AMDのRyzenはメモリクロックと内部バスの動作クロックがリンクするという仕様上、高クロックメモリとの組み合わせが好まれる傾向にありますが、こうしたメモリを選ぶ際に気になるスペックの一つが「メモリタイミング」ではないでしょうか。
今回は、高クロックメモリで数字が大きくなりがちなメモリタイミングが何を意味するものなのかをご紹介します。
メモリの「レイテンシ」を示すメモリタイミング
メモリタイミングとは、メモリのスペックにおいて「16-16-16-36」や「18-22-22-42」のような数字で表記されているもので、これはメモリアクセス時に生じる遅延時間(レイテンシ)をクロック単位で表記したものです。
メモリタイミングの中でも代表的なのが先頭の数字である「CASレイテンシ」で、メモリアドレスの列を指定してからデータ転送が開始されるまでのレイテンシを示しており、他のタイミングを省いて「CL16」や「CL18」のように表記している製品もあります。
メモリタイミングの単位は「クロック」。
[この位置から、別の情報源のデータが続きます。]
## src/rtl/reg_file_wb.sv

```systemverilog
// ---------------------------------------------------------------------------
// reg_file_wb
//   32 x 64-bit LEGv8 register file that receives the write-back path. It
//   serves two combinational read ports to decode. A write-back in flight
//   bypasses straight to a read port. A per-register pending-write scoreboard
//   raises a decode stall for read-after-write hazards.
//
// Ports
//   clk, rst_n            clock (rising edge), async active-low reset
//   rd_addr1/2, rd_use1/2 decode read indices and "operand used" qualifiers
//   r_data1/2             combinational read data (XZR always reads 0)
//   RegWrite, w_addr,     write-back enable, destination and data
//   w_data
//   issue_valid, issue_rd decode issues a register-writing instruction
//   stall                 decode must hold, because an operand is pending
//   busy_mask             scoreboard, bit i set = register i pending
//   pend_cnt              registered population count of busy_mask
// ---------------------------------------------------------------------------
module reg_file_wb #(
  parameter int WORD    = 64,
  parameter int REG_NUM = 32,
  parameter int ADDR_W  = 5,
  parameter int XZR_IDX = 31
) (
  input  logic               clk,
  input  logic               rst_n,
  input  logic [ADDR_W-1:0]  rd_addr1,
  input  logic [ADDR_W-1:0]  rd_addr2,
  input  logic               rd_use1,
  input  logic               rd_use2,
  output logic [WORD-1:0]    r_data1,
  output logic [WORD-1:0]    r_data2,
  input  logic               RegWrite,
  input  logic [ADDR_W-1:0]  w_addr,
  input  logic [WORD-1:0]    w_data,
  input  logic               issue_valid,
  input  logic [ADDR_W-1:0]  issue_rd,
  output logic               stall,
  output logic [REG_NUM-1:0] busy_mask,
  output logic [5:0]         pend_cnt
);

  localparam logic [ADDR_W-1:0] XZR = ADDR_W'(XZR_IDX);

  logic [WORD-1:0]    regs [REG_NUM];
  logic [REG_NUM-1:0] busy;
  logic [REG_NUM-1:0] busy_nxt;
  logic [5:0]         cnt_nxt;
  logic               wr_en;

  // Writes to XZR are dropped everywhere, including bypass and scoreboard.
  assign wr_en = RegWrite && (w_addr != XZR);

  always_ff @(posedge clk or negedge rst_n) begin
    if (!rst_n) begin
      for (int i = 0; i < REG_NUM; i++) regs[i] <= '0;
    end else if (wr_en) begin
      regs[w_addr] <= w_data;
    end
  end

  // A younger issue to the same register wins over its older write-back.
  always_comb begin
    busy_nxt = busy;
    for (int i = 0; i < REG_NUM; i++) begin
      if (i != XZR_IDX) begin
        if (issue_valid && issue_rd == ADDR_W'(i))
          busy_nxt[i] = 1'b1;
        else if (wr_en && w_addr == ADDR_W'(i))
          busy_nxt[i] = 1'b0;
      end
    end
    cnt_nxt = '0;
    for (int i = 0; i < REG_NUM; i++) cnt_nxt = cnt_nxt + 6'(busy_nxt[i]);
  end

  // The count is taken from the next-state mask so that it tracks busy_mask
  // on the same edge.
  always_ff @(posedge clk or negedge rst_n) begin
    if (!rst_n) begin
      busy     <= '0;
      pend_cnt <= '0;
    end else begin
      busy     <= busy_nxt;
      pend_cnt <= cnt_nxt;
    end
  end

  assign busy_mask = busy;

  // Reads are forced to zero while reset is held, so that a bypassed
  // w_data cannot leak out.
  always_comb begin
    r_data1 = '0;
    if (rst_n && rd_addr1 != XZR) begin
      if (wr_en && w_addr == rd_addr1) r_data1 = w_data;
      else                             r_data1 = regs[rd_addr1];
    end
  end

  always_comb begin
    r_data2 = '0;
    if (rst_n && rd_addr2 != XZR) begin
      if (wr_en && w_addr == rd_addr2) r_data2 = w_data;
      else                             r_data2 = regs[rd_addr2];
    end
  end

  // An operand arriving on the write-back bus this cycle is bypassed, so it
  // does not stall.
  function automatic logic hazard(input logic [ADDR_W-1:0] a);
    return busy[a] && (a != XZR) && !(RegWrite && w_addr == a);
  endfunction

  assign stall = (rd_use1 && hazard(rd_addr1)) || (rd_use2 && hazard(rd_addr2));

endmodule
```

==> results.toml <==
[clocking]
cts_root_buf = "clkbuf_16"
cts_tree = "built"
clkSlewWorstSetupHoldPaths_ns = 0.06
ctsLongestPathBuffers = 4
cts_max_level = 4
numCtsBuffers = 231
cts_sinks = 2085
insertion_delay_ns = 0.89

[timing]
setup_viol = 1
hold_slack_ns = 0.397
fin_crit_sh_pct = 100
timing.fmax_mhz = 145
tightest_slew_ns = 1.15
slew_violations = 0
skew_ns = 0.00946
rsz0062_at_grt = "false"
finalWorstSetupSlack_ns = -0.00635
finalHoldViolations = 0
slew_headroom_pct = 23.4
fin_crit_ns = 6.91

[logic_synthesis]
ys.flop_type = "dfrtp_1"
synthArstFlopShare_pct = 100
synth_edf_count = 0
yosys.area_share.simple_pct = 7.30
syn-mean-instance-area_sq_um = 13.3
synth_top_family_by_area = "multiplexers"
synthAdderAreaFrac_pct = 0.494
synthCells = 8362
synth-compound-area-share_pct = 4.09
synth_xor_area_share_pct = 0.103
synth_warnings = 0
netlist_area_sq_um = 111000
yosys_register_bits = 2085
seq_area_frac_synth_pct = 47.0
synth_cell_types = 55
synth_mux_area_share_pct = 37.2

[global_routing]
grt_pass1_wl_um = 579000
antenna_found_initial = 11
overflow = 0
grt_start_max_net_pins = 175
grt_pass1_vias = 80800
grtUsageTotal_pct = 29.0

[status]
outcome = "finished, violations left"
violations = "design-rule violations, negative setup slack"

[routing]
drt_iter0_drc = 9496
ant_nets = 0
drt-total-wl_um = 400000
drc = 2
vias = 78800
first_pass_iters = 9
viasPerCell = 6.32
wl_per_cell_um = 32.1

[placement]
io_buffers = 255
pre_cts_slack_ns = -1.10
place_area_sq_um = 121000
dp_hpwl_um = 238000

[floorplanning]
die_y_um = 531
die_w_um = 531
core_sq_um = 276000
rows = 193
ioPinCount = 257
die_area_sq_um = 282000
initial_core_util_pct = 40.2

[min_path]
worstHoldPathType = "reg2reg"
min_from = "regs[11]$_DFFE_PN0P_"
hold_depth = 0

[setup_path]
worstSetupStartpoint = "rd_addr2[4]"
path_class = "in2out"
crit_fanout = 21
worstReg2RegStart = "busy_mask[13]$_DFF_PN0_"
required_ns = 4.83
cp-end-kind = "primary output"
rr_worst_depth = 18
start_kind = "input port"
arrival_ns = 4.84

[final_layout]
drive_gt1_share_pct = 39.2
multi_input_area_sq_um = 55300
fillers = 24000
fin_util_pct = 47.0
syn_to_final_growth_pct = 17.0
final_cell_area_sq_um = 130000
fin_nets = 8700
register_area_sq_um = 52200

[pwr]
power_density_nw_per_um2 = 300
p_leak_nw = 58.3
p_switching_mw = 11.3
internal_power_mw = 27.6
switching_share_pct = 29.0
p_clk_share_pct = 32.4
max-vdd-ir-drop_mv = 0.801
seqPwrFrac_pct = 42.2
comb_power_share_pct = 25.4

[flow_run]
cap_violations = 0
実際の遅延時間はメモリクロック次第
メモリタイミングは単位がクロックですので、CL16のメモリであれば16クロック分の時間が生じるということになります。このため、メモリタイミングが同じCL16であっても、メモリクロックが異なれば遅延する実時間には違いが発生します。
例えば、実クロック1600MHzのDDR4-3200メモリの場合、1クロックの時間は「1秒÷1600MHz」で0.625ns(ナノ秒)ですのが、実クロック1800MHzのDDR4-3600メモリは約0.557nsです。従って、同じCL16であっても実際の遅延時間は、DDR4-3200メモリが10ns(0.625ns x 16)で、DDR4-3600は約8.9ns(0.557ns x 16)となります。
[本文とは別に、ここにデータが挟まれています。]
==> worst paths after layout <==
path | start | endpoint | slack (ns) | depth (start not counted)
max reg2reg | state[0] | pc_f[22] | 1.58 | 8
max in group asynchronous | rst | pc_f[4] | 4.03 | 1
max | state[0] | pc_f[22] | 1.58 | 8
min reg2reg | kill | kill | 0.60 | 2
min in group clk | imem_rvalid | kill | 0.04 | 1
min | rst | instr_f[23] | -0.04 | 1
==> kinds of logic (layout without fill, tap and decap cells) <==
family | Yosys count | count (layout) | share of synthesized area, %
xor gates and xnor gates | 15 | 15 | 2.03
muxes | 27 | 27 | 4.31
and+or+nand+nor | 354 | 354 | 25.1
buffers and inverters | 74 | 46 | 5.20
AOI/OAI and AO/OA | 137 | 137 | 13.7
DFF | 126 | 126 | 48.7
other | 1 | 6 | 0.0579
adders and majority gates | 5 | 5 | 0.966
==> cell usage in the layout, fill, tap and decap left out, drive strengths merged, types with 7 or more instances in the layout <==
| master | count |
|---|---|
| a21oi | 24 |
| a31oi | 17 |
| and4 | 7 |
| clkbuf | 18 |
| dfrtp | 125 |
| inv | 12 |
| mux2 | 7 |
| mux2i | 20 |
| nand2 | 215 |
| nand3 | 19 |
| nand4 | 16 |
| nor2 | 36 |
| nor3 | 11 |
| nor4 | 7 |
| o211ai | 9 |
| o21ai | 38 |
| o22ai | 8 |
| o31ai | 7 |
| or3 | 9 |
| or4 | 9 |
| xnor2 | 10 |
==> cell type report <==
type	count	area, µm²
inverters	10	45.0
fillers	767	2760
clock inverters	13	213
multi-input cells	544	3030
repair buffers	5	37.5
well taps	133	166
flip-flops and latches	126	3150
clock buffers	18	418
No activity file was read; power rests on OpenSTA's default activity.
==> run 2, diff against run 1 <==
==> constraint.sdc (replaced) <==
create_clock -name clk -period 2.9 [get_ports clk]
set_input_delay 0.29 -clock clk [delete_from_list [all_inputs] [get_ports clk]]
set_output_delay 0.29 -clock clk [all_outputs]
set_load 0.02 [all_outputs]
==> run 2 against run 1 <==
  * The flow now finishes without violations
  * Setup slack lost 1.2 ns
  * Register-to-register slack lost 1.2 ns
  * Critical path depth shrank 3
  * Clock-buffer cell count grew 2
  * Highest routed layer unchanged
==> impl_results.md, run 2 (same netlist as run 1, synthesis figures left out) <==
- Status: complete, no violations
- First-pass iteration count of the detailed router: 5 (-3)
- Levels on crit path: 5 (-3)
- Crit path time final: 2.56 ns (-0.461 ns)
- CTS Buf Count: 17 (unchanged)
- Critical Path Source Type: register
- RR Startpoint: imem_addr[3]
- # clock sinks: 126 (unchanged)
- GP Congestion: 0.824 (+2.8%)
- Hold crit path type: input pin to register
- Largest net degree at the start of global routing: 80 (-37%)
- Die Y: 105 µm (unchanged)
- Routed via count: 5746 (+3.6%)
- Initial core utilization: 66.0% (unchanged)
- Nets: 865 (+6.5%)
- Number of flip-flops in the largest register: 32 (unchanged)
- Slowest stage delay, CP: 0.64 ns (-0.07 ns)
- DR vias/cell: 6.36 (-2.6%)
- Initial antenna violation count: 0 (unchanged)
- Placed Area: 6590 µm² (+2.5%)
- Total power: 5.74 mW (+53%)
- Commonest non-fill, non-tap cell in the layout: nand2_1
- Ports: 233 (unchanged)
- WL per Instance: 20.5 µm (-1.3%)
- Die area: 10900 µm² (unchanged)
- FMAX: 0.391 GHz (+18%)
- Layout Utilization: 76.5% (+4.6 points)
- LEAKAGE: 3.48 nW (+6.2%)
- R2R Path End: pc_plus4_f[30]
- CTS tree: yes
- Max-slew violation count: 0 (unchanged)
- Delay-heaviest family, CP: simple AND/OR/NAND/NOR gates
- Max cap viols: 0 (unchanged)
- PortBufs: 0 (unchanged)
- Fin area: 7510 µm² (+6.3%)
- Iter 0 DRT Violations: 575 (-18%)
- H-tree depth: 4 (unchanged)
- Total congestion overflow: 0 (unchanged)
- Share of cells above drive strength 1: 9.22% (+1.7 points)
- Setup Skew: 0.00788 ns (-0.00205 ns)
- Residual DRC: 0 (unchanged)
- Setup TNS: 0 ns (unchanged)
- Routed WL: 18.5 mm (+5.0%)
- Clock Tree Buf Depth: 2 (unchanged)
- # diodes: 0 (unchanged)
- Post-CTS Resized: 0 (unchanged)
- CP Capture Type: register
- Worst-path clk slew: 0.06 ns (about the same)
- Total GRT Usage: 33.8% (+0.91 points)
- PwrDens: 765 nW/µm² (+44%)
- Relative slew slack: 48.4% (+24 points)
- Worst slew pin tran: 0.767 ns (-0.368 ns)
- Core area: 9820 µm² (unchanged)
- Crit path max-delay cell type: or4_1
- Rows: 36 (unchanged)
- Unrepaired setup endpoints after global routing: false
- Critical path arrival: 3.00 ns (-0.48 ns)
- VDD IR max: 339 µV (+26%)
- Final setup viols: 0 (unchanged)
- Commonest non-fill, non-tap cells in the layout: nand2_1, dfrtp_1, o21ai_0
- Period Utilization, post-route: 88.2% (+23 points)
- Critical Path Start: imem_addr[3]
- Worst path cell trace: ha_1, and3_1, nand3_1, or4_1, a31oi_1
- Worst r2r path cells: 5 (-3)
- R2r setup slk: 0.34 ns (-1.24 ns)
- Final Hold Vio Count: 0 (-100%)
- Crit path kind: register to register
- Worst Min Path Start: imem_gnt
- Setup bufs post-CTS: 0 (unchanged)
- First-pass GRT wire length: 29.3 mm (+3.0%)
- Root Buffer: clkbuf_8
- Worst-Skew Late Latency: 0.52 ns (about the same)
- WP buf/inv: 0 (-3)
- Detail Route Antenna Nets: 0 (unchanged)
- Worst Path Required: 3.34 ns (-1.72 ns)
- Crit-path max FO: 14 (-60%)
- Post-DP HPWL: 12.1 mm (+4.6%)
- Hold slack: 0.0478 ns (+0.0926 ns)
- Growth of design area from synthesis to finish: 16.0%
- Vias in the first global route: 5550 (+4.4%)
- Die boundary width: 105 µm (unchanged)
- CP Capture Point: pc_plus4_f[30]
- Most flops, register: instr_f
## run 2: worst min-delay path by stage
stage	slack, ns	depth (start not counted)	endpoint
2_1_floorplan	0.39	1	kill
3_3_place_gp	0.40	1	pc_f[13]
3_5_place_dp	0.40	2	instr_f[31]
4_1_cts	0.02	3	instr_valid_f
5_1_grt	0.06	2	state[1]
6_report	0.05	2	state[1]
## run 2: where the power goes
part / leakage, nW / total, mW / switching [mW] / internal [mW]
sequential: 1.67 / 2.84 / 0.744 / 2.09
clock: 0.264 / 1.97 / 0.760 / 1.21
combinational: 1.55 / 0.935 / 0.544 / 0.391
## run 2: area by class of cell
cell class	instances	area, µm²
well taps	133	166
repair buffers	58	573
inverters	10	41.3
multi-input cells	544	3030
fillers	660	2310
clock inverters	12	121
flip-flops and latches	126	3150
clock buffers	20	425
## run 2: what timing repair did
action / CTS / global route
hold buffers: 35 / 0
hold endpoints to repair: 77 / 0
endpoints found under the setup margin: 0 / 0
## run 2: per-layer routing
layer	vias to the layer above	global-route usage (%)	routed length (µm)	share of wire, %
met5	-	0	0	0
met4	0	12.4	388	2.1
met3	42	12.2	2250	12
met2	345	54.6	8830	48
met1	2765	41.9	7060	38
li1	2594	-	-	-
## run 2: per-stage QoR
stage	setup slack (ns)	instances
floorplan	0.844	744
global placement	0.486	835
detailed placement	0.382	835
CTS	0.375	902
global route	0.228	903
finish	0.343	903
ここで、AMD X570チップセット向けに設計されたDDR4メモリ「Trident Z Neo」のスペックを確認して、実際の製品でメモリタイミングとレイテンシがどのような数値となっているのかを確認してみましょう。
メモリタイミングの数値が最も小さいのは「14-14-14-34」を実現しているのはDDR4-3200/CL14メモリですが、実際の遅延時間は「16-16-16-36」のDDR4-3600/CL16メモリと同程度となっています。
最も低遅延なのがDDR4-3600/CL14であることはイメージしやすいですが、「16-18-18-38」であるDDR4-3200/CL16の遅延時間が、「16-16-16-36」のDDR4-3600/CL16よりも「18-22-22-42」のDDR4-3600/CL18に近いというのは、メモリタイミングの数字だけをみていると分かりにくいところかと思われます。
メモリのレイテンシは小さいほど高速であると言えますが、メモリタイミングにはそれに「同一のメモリクロックなら」という前提条件がつきます。